START Dataset records

`src/rtl/qed_pkg.sv`:
```
// Shared opcodes, FSM state, decoded-field payload and decoder for the QED duplication path.
package qed_pkg;

    localparam int unsigned ILEN  = 32;
    localparam int unsigned REG_W = 5;
    localparam int unsigned OPC_W = 7;

    localparam logic [OPC_W-1:0] OP     = 7'b0110011;
    localparam logic [OPC_W-1:0] OP_IMM = 7'b0010011;
    localparam logic [OPC_W-1:0] LOAD   = 7'b0000011;
    localparam logic [OPC_W-1:0] STORE  = 7'b0100011;
    localparam logic [OPC_W-1:0] BRANCH = 7'b1100011;
    localparam logic [OPC_W-1:0] JAL    = 7'b1101111;
    localparam logic [OPC_W-1:0] JALR   = 7'b1100111;
    localparam logic [OPC_W-1:0] LUI    = 7'b0110111;
    localparam logic [OPC_W-1:0] AUIPC  = 7'b0010111;

    localparam int unsigned SHADOW_BIT_DEFAULT = 4;

    typedef enum logic [1:0] {
        EMPTY,
        ORIG,
        DUP
    } state_t;

    // Register fields plus which of them exist for the instruction's format
    typedef struct packed {
        logic [REG_W-1:0] rd;
        logic [REG_W-1:0] rs1;
        logic [REG_W-1:0] rs2;
        logic             has_rd;
        logic             has_rs1;
        logic             has_rs2;
        logic             dup_able;
        logic             is_jalr;
    } qed_dec_t;

    function automatic qed_dec_t qed_decoder(input logic [ILEN-1:0] instr);
        qed_dec_t d;
        d          = '0;
        d.rd       = instr[11:7];
        d.rs1      = instr[19:15];
        d.rs2      = instr[24:20];
        case (instr[6:0])
            OP:           begin d.has_rd = 1'b1; d.has_rs1 = 1'b1; d.has_rs2 = 1'b1; d.dup_able = 1'b1; end
            OP_IMM, LOAD: begin d.has_rd = 1'b1; d.has_rs1 = 1'b1; d.dup_able = 1'b1; end
            STORE:        begin d.has_rs1 = 1'b1; d.has_rs2 = 1'b1; d.dup_able = 1'b1; end
            LUI, AUIPC:   begin d.has_rd = 1'b1; d.dup_able = 1'b1; end
            JALR:         begin d.has_rd = 1'b1; d.has_rs1 = 1'b1; d.is_jalr = 1'b1; end
            default:      d = d;
        endcase
        return d;
    endfunction

endpackage

```
`src/rtl/qed_modify_instruction.sv`:
```
// Combinational register remap producing the shadow-register duplicate and its need flag.
module qed_modify_instruction
    import qed_pkg::*;
#(
    parameter int unsigned SHADOW_BIT = SHADOW_BIT_DEFAULT,
    parameter int unsigned DUP_JALR   = 0
) (
    input  logic [ILEN-1:0] instr,
    input  qed_dec_t        dec,
    input  logic            qed_en,
    output logic [ILEN-1:0] dup_instr,
    output logic            needs_dup
);

    localparam logic [REG_W-1:0] SHADOW_MASK = REG_W'(1 << SHADOW_BIT);

    // x0 is never remapped so the duplicate keeps hard-wired zero semantics
    function automatic logic [REG_W-1:0] shadow(input logic [REG_W-1:0] r);
        return (r != '0) ? (r | SHADOW_MASK) : r;
    endfunction

    always_comb begin
        dup_instr = instr;
        if (dec.has_rd)  dup_instr[11:7]  = shadow(dec.rd);
        if (dec.has_rs1) dup_instr[19:15] = shadow(dec.rs1);
        if (dec.has_rs2) dup_instr[24:20] = shadow(dec.rs2);
        needs_dup = qed_en && (dec.dup_able || (dec.is_jalr && (DUP_JALR != 0)));
    end

endmodule

```
`src/rtl/qed_dup_sequencer.sv`:
```
// Issues each fetched instruction and, when QED is enabled, its shadow-register duplicate.
// Optional macro QED_STATS_EN adds original/duplicate issue counters.
module qed_dup_sequencer
    import qed_pkg::*;
#(
    parameter int unsigned XLEN       = 32,
    parameter int unsigned SHADOW_BIT = SHADOW_BIT_DEFAULT,
    parameter int unsigned DUP_JALR   = 0
) (
    input  logic            clk_i,
    input  logic            rst_i,
    input  logic            qed_en_i,
    input  logic            flush_i,
    input  logic            fetch_valid_i,
    input  logic [ILEN-1:0] fetch_instr_i,
    input  logic [XLEN-1:0] fetch_pc_i,
    output logic            fetch_ready_o,
    output logic            issue_valid_o,
    output logic [ILEN-1:0] issue_instr_o,
    output logic [XLEN-1:0] issue_pc_o,
    output logic            issue_is_dup_o,
    input  logic            issue_ready_i
`ifdef QED_STATS_EN
    ,
    output logic [31:0]     stat_orig_o,
    output logic [31:0]     stat_dup_o
`endif
);

    state_t          state, state_next;
    logic            needs_dup_q, needs_dup_d;
    logic [ILEN-1:0] dup_q, dup_d;
    logic            valid_d, is_dup_d;
    logic [ILEN-1:0] instr_d;
    logic [XLEN-1:0] pc_d;

    qed_dec_t        dec;
    logic [ILEN-1:0] dup_word;
    logic            needs_dup_c;
    logic            issue_fire, last_slot, accept;

    assign dec = qed_decoder(fetch_instr_i);

    qed_modify_instruction #(
        .SHADOW_BIT (SHADOW_BIT),
        .DUP_JALR   (DUP_JALR)
    ) u_modify (
        .instr     (fetch_instr_i),
        .dec       (dec),
        .qed_en    (qed_en_i),
        .dup_instr (dup_word),
        .needs_dup (needs_dup_c)
    );

    assign issue_fire    = issue_valid_o && issue_ready_i;
    assign last_slot     = ((state == ORIG) && !needs_dup_q) || (state == DUP);
    assign fetch_ready_o = !flush_i && ((state == EMPTY) || (issue_ready_i && last_slot));
    assign accept        = fetch_valid_i && fetch_ready_o;

    // Accept only happens from EMPTY or on the final slot, so it overrides the drain path
    always_comb begin
        state_next  = state;
        needs_dup_d = needs_dup_q;
        dup_d       = dup_q;
        valid_d     = issue_valid_o;
        instr_d     = issue_instr_o;
        pc_d        = issue_pc_o;
        is_dup_d    = issue_is_dup_o;
        if (flush_i) begin
            state_next  = EMPTY;
            valid_d     = 1'b0;
            is_dup_d    = 1'b0;
            needs_dup_d = 1'b0;
        end else if (accept) begin
            state_next  = ORIG;
            valid_d     = 1'b1;
            instr_d     = fetch_instr_i;
            pc_d        = fetch_pc_i;
            is_dup_d    = 1'b0;
            dup_d       = dup_word;
            needs_dup_d = needs_dup_c;
        end else if (issue_fire) begin
            if ((state == ORIG) && needs_dup_q) begin
                state_next = DUP;
                instr_d    = dup_q;
                is_dup_d   = 1'b1;
            end else begin
                state_next = EMPTY;
                valid_d    = 1'b0;
                is_dup_d   = 1'b0;
            end
        end
    end

    always_ff @(posedge clk_i) begin
        if (rst_i) begin
            state          <= EMPTY;
            needs_dup_q    <= 1'b0;
            dup_q          <= '0;
            issue_valid_o  <= 1'b0;
            issue_instr_o  <= '0;
            issue_pc_o     <= '0;
            issue_is_dup_o <= 1'b0;
        end else begin
            state          <= state_next;
            needs_dup_q    <= needs_dup_d;
            dup_q          <= dup_d;
            issue_valid_o  <= valid_d;
            issue_instr_o  <= instr_d;
            issue_pc_o     <= pc_d;
            issue_is_dup_o <= is_dup_d;
        end
    end

`ifdef QED_STATS_EN
    // Completed issue handshakes; survive flush, wrap naturally
    always_ff @(posedge clk_i) begin
        if (rst_i) begin
            stat_orig_o <= '0;
            stat_dup_o  <= '0;
        end else if (issue_fire) begin
            if (issue_is_dup_o) stat_dup_o  <= stat_dup_o + 32'd1;
            else                stat_orig_o <= stat_orig_o + 32'd1;
        end
    end
`endif

endmodule

```
`config.mk`:
```
export PLATFORM = sky130hd
export DESIGN_NAME = qed_dup_sequencer
export DESIGN_NICKNAME = d
export VERILOG_FILES = /design/src/rtl/qed_pkg.sv /design/src/rtl/qed_modify_instruction.sv /design/src/rtl/qed_dup_sequencer.sv
export SDC_FILE = /design/constraint.sdc
export NUM_CORES = 1
export LEC_CHECK = 0
export CAP_MARGIN = 40
export CORE_ASPECT_RATIO = 1.4
export CORE_MARGIN = 1
export CORE_UTILIZATION = 49
export CTS_CLUSTER_SIZE = 16
export DETAILED_ROUTE_END_ITERATION = 8
export PLACE_DENSITY_LB_ADDON = 0.25
export SLEW_MARGIN = 25
export SYNTH_ARGS = -nofsm -noshare
export SYNTH_HDL_FRONTEND = slang
export SYNTH_SLANG_ARGS = --single-unit
```
`constraint.sdc`:
```
create_clock -name clk_i -period 4.5 [get_ports clk_i]
set_clock_uncertainty 0.1 [all_clocks]
set_input_delay 0.9 -clock clk_i [delete_from_list [all_inputs] [get_ports clk_i]]
set_output_delay 0.9 -clock clk_i [all_outputs]
set_load 0.005 [all_outputs]
```
==> flow_metrics.tcl, run 1 <==
set metrics [dict create \
    worst_slew_pin_slew_ns 0.738 \
    r2r_end "issue_instr_o[0]" \
    fin_tns_setup_ns 0 \
    finalSetupViolCount 0 \
    antenna_found_initial 0 \
    final_max_slew_viol_count 0 \
    diodes 0 \
    numPortBuffers 136 \
    hold_viol 0 \
    drt_iter0_drc 274 \
    rows 39 \
    multi_input_area_sq_um 1730 \
    routed_wirelength_um 11400 \
    fin_util_pct 70.0 \
    place_area_sq_um 5400 \
    ant_nets 0 \
    io_pins 137 \
    r2r_slack_ns 1.76 \
    rsz0062_at_grt "false" \
    synthDominantCellAreaShare_pct 49.2 \
    layout-drive-gt1-share_pct 5.66 \
    clock.fmax_mhz 287 \
    postSynthCellCount 472 \
    cts_resized 0 \
    synth_nets 542 \
    cpLargestDelayFamily "buffers and inverters" \
    cts_hold_buf 0 \
    insertion_delay_ns 0.34 \
    p_switching_w 0.000505 \
    cap_violations 0 \
    design_area_sq_um 5670 \
    clkPwrFrac_pct 35.8 \
    die_width_um 79.0 \
    finalCriticalPeriod_ns 3.48 \
    drc 0 \
    max_stage_delay_ns 0.61 \
    rr_worst_depth 6 \
    seqCellArea_sq_um 2000 \
    fillers 676 \
    cts_sinks 100 \
    core_region_area_sq_um 8100 \
    gp_congestion 0.772 \
    swShare_pct 25.2 \
    path_clk_slew_ns 0.06 \
    sequentialPowerShare_pct 48.3 \
    synth.distinct_cells 31 \
    cp_slowest_cell "nand2_2" \
    layout_commonest_cell "clkdlybuf4s50_1" \
    areaGrowthSynthToFinish_pct 39.5 \
    cts_setup_buffers 0 \
    synth_warnings 0 \
    holdPathStages 2 \
    synth_edf_count 0 \
    p_int_w 0.00150 \
    hold_path_end "issue_pc_o[23]" \
    clockBufferDepth 2 \
    cts-htree-levels 3 \
    start_kind "input pin" \
    syn_area_sq_um 4070 \
    grt-ovfl-total 0 \
    peakVddDrop_mv 0.234 \
    pwr-share-comb_pct 15.9 \
    grt_pass1_wl_um 18100 \
    worstSetupPathType "input pin to flop" \
    critical_path_buf_inv_count 3 \
    worstPathMaxFanout 66 \
    slew_headroom_pct 50.8 \
    pwr_density_cell_nw_per_um2 354 \
    yosysTopAreaCell "dfxtp_1" \
    vias_per_cell 5.87 \
    ys.flop_type "dfxtp_1" \
    cp.arrival_ns 3.61 \
    cts_buffers 9 \
    yosysSeqAreaShare_pct 49.2 \
    fin_nets 648 \
    dieHeight_um 110 \
    grt_pass1_vias 3877 \
    crit_chain "clkdlybuf4s50_1 -> nor4b_2 -> a21oi_4 -> inv_2 -> buf_4 -> nand2_2 -> o221a_2" \
    dieArea_sq_um 8680 \
    cts_tree "built" \
    dr.pass1.iters 5 \
    p_leak_nw 1.98 \
    min-delay-start "issue_pc_o[23]" \
    min_path_type "flop to flop" \
    async_flop_share_pct 0 \
    outcome "completed" \
    final_cell_mix "134 x clkdlybuf4s50_1, 100 x dfxtp_1, 98 x a21oi_1, 63 x o21ai_0, 61 x nand3_1" \
    hpwl_um 6810 \
    synth-seq-cells 100 \
    endpoint_kind "flop" \
    start_util_pct 50.2 \
    required_ns 4.63 \
    yosys-top-cells-area "dfxtp_1 49%, a21oi_1 12%, o221a_1 8.3%, o21ai_0 7.7%, nand3_1 7.5%" \
    grt_max_degree 67 \
    grt_usage_pct 26.3 \
    r2r-start "needs_dup_q" \
    postSynthAreaPerCell_sq_um 8.62 \
    cts-root-buf "clkbuf_16" \
    vias 4019 \
    post-route-period-util_pct 77.4 \
    wl_per_cell_um 16.7 \
]
sequential cells by signal (all words and copies together), names as in the netlist:
register / cells
dup_q: 32
issue_instr_o: 32
issue_pc_o: 32
issue_is_dup_o: 1
issue_valid_o: 1
needs_dup_q: 1
state: 1
area by class of cell:
| type | count | area share, % |
|---|---|---|
| clock buffer | 10 | 4.21 |
| inverter | 34 | 2.25 |
| tap | 102 | 2.25 |
| multi-input combinational | 291 | 30.5 |
| timing repair buffer | 142 | 24.9 |
| clock inverter | 6 | 0.662 |
| sequential | 100 | 35.3 |
worst reg2reg max path, stage by stage, from the launching register on:
cell and delay, ns:
dfxtp_1 0.34, nor4b_2 0.37, a21oi_4 0.06, inv_2 0.06, buf_4 0.59, nand2_2 0.62
o221a_2 0.48
worst max-delay path by stage:
stage	startpoint	to	slack, ns	cells after the start
3_5_place_dp	flush_i	issue_instr_o[30]	0.69	7
4_1_cts	flush_i	fetch_ready_o	1.02	5
3_3_place_gp	flush_i	issue_instr_o[0]	0.75	7
2_1_floorplan	flush_i	fetch_ready_o	2.06	4
6_report	flush_i	issue_instr_o[0]	1.02	7
5_1_grt	flush_i	issue_instr_o[30]	0.85	7
layer usage:
metal / part of all wire [%] / GRT usage (%)
met1: 42 / 32.0
met2: 49 / 45.8
met3: 7.0 / 3.73
met4: 2.2 / 11.6
met5: 0 / 0
per-stage QoR:
stage          power [W]  hold WS [ns]  instances  worst slack, ns
2_1_floorplan    0.00113         0.340        472             2.06
3_3_place_gp     0.00129         0.351        668            0.747
3_5_place_dp     0.00131         0.362        669            0.685
4_1_cts          0.00202         0.375        685             1.02
5_1_grt          0.00209         0.393        685            0.851
6_report         0.00201         0.373        685             1.02
Yosys cell counts, types with 2 or more instances:
cell type,number
nand2_1,4
buf_4,2
buf_2,9
nand3b_1,2
inv_1,32
clkbuf_1,33
a211oi_1,3
nand3_1,61
a21boi_0,3
buf_6,3
nand2b_1,2
dfxtp_1,100
a21oi_1,98
o221a_1,30
o21ai_0,63
o221a_2,2
nor2_1,6
nor4_1,6
cells by family after synthesis:
| group | count (synthesis) | synth area share, % |
|---|---|---|
| AND/OR/NAND/NOR | 88 | 11.7 |
| AO/OA/AOI/OAI | 203 | 30.6 |
| flip-flops | 100 | 49.2 |
| buffers and inverters | 81 | 8.49 |
power by group through the flow:
stage / registers [W] / logic [W] / clock network, W
6_report: 0.000969 / 0.000319 / 0.000718
5_1_grt: 0.000974 / 0.000347 / 0.000770
4_1_cts: 0.000969 / 0.000320 / 0.000731
3_5_place_dp: 0.000988 / 0.000318 / 0
3_3_place_gp: 0.000986 / 0.000308 / 0
2_1_floorplan: 0.000987 / 0.000141 / 0
Power figures use the tool's default switching activity.
==> run 2, diff against run 1 <==
--- a/config.mk
+++ b/config.mk
@@ -8,7 +8,7 @@
 export CAP_MARGIN = 40
 export CORE_ASPECT_RATIO = 1.4
 export CORE_MARGIN = 1
-export CORE_UTILIZATION = 49
+export CORE_UTILIZATION = 41
 export CTS_CLUSTER_SIZE = 16
 export DETAILED_ROUTE_END_ITERATION = 8
 export PLACE_DENSITY_LB_ADDON = 0.25
==> constraint.sdc (replaced) <==
create_clock -name clk_i -period 2.9 [get_ports clk_i]
set_clock_uncertainty 0.1 [all_clocks]
set_input_delay 0.58 -clock clk_i [delete_from_list [all_inputs] [get_ports clk_i]]
set_output_delay 0.58 -clock clk_i [all_outputs]
set_load 0.005 [all_outputs]
==> flow_metrics.tcl, run 2 (same netlist as run 1, synthesis figures left out) <==
set metrics [dict create \
    max_stage_delay_ns 0.51 \
    r2r-start "needs_dup_q" \
    top_regs "dup_q: 32 flops, issue_instr_o: 32 flops, issue_pc_o: 32 flops" \
    pwr_density_cell_nw_per_um2 543 \
    vias_per_cell 5.53 \
    fin_total_pwr_w 0.00312 \
    finalSetupViolCount 0 \
    drc 0 \
    dpl.cell_count 703 \
    peakVddDrop_mv 0.305 \
    rr_worst_depth 6 \
    endpoint_kind "output pin" \
    cts_sinks 100 \
    cts_hold_buf 0 \
    diodes 0 \
    final_max_slew_viol_count 0 \
    fin_nets 652 \
    worst_slew_pin_slew_ns 0.727 \
    fin_tns_setup_ns 0 \
    path_clk_slew_ns 0.06 \
    cts_resized 0 \
    fillers 850 \
    r2r_slack_ns 0.79 \
    io_pins 137 \
    cp_slowest_cell "clkdlybuf4s50_1" \
    r2r_end "issue_instr_o[1]" \
    hold_viol 0 \
    cts-htree-levels 3 \
    ant_nets 0 \
    start_util_pct 42.5 \
    grt_pass1_vias 3967 \
    p_leak_nw 1.99 \
    die_width_um 86.2 \
    insertion_delay_ns 0.34 \
    grt_max_degree 67 \
    start_kind "input pin" \
    grt-ovfl-total 0 \
    slew_headroom_pct 51.5 \
    hold_path_end "dup_q[24]" \
    holdPathStages 2 \
    dr.pass1.iters 4 \
    required_ns 2.22 \
    cts_buffers 9 \
    drt_iter0_drc 206 \
    layout-drive-gt1-share_pct 6.30 \
    min-delay-start "dup_q[24]" \
    hpwl_um 7280 \
    cts_setup_buffers 0 \
    gp_congestion 0.753 \
    worstPathMaxFanout 4 \
    rows 42 \
    grt_usage_pct 22.6 \
    crit_chain "clkdlybuf4s50_1 -> nor4b_2 -> a21oi_4 -> inv_2 -> clkdlybuf4s50_1" \
    worstSetupPathType "input pin to output pin" \
    finalWorstSetupSlack_ns 0.171 \
    rsz0062_at_grt "false" \
    cts-root-buf "clkbuf_16" \
    finalCriticalPeriod_ns 2.73 \
    outcome "completed" \
    wl_per_cell_um 16.1 \
    post-route-period-util_pct 94.1 \
    dieHeight_um 120 \
    cp.arrival_ns 2.05 \
    core_region_area_sq_um 9560 \
    cts_tree "built" \
    antenna_found_initial 0 \
    layout_commonest_cell "clkdlybuf4s50_1" \
    clockBufferDepth 2 \
    cp_common_cell "clkdlybuf4s50_1" \
    cap_violations 0 \
    final_cell_mix "134 x clkdlybuf4s50_1, 100 x dfxtp_1, 98 x a21oi_1, 63 x o21ai_0, 61 x nand3_1" \
    vias 3976 \
    routed_wirelength_um 11600 \
    finalNonFillerCells 719 \
    dieArea_sq_um 10300 \
    clock.fmax_mhz 366 \
    min_path_type "flop to flop" \
    areaGrowthSynthToFinish_pct 41.5 \
    grt_pass1_wl_um 18700 \
    numPortBuffers 136 \
    place_worst_setup_slack_ns 0.0632 \
]
run 2: final cells by class:
class / count / area, sq um / area share, %
multi-input combinational: 291 / 1730 / 30.0
sequential: 100 / 2000 / 34.8
timing repair buffer: 146 / 1450 / 25.3
clock inverter: 6 / 40.0 / 0.696
tap: 132 / 165 / 2.87
inverter: 34 / 128 / 2.22
clock buffer: 10 / 239 / 4.15
run 2: per-layer routing:
metal  GRT usage [%]  share of wire [%]
met1            26.4                 42
met2            40.2                 50
met3            3.23                5.6
met4            10.1                2.2
met5               0                  0
run 2: worst max-delay path by stage:
stage	from	endpoint	slack [ns]	depth (start not counted)
floorplan	flush_i	fetch_ready_o	1.10	4
global placement	issue_ready_i	issue_instr_o[30]	0.09	7
detailed placement	issue_ready_i	issue_instr_o[1]	0.06	7
CTS	issue_ready_i	fetch_ready_o	0.15	5
global route	issue_ready_i	fetch_ready_o	0.1	5
finish	issue_ready_i	fetch_ready_o	0.17	5
run 2: stage by stage:
stage                     util [%]  instance area [sq um]  hold WS, ns
final                         60.2                   5760        0.373
after global routing          60.2                   5760        0.398
after CTS                     60.2                   5760        0.373
after detailed placement      57.3                   5480        0.362
after global placement        57.3                   5480        0.357
after floorplan                  -                   4070        0.340
run 2: worst max-delay path: cells and delay by family:
kind / cells / cell delay, ns
buf+inv: 3 / 1.09
simple gates: 1 / 0.32
compound gates: 1 / 0.06
run 2: power breakdown:
group	total, W	internal [W]	switching (W)
registers	0.00150	0.00146	0.0000437
clock network	0.00112	0.000603	0.000515
logic	0.000503	0.000272	0.000231
total	0.00312	0.00233	0.000789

END Dataset records

● Exercise objective
In the records above, each line with the string "worstPathMaxFanout" should be copied.

● Exercise answer
    worstPathMaxFanout 66 \
    worstPathMaxFanout 4 \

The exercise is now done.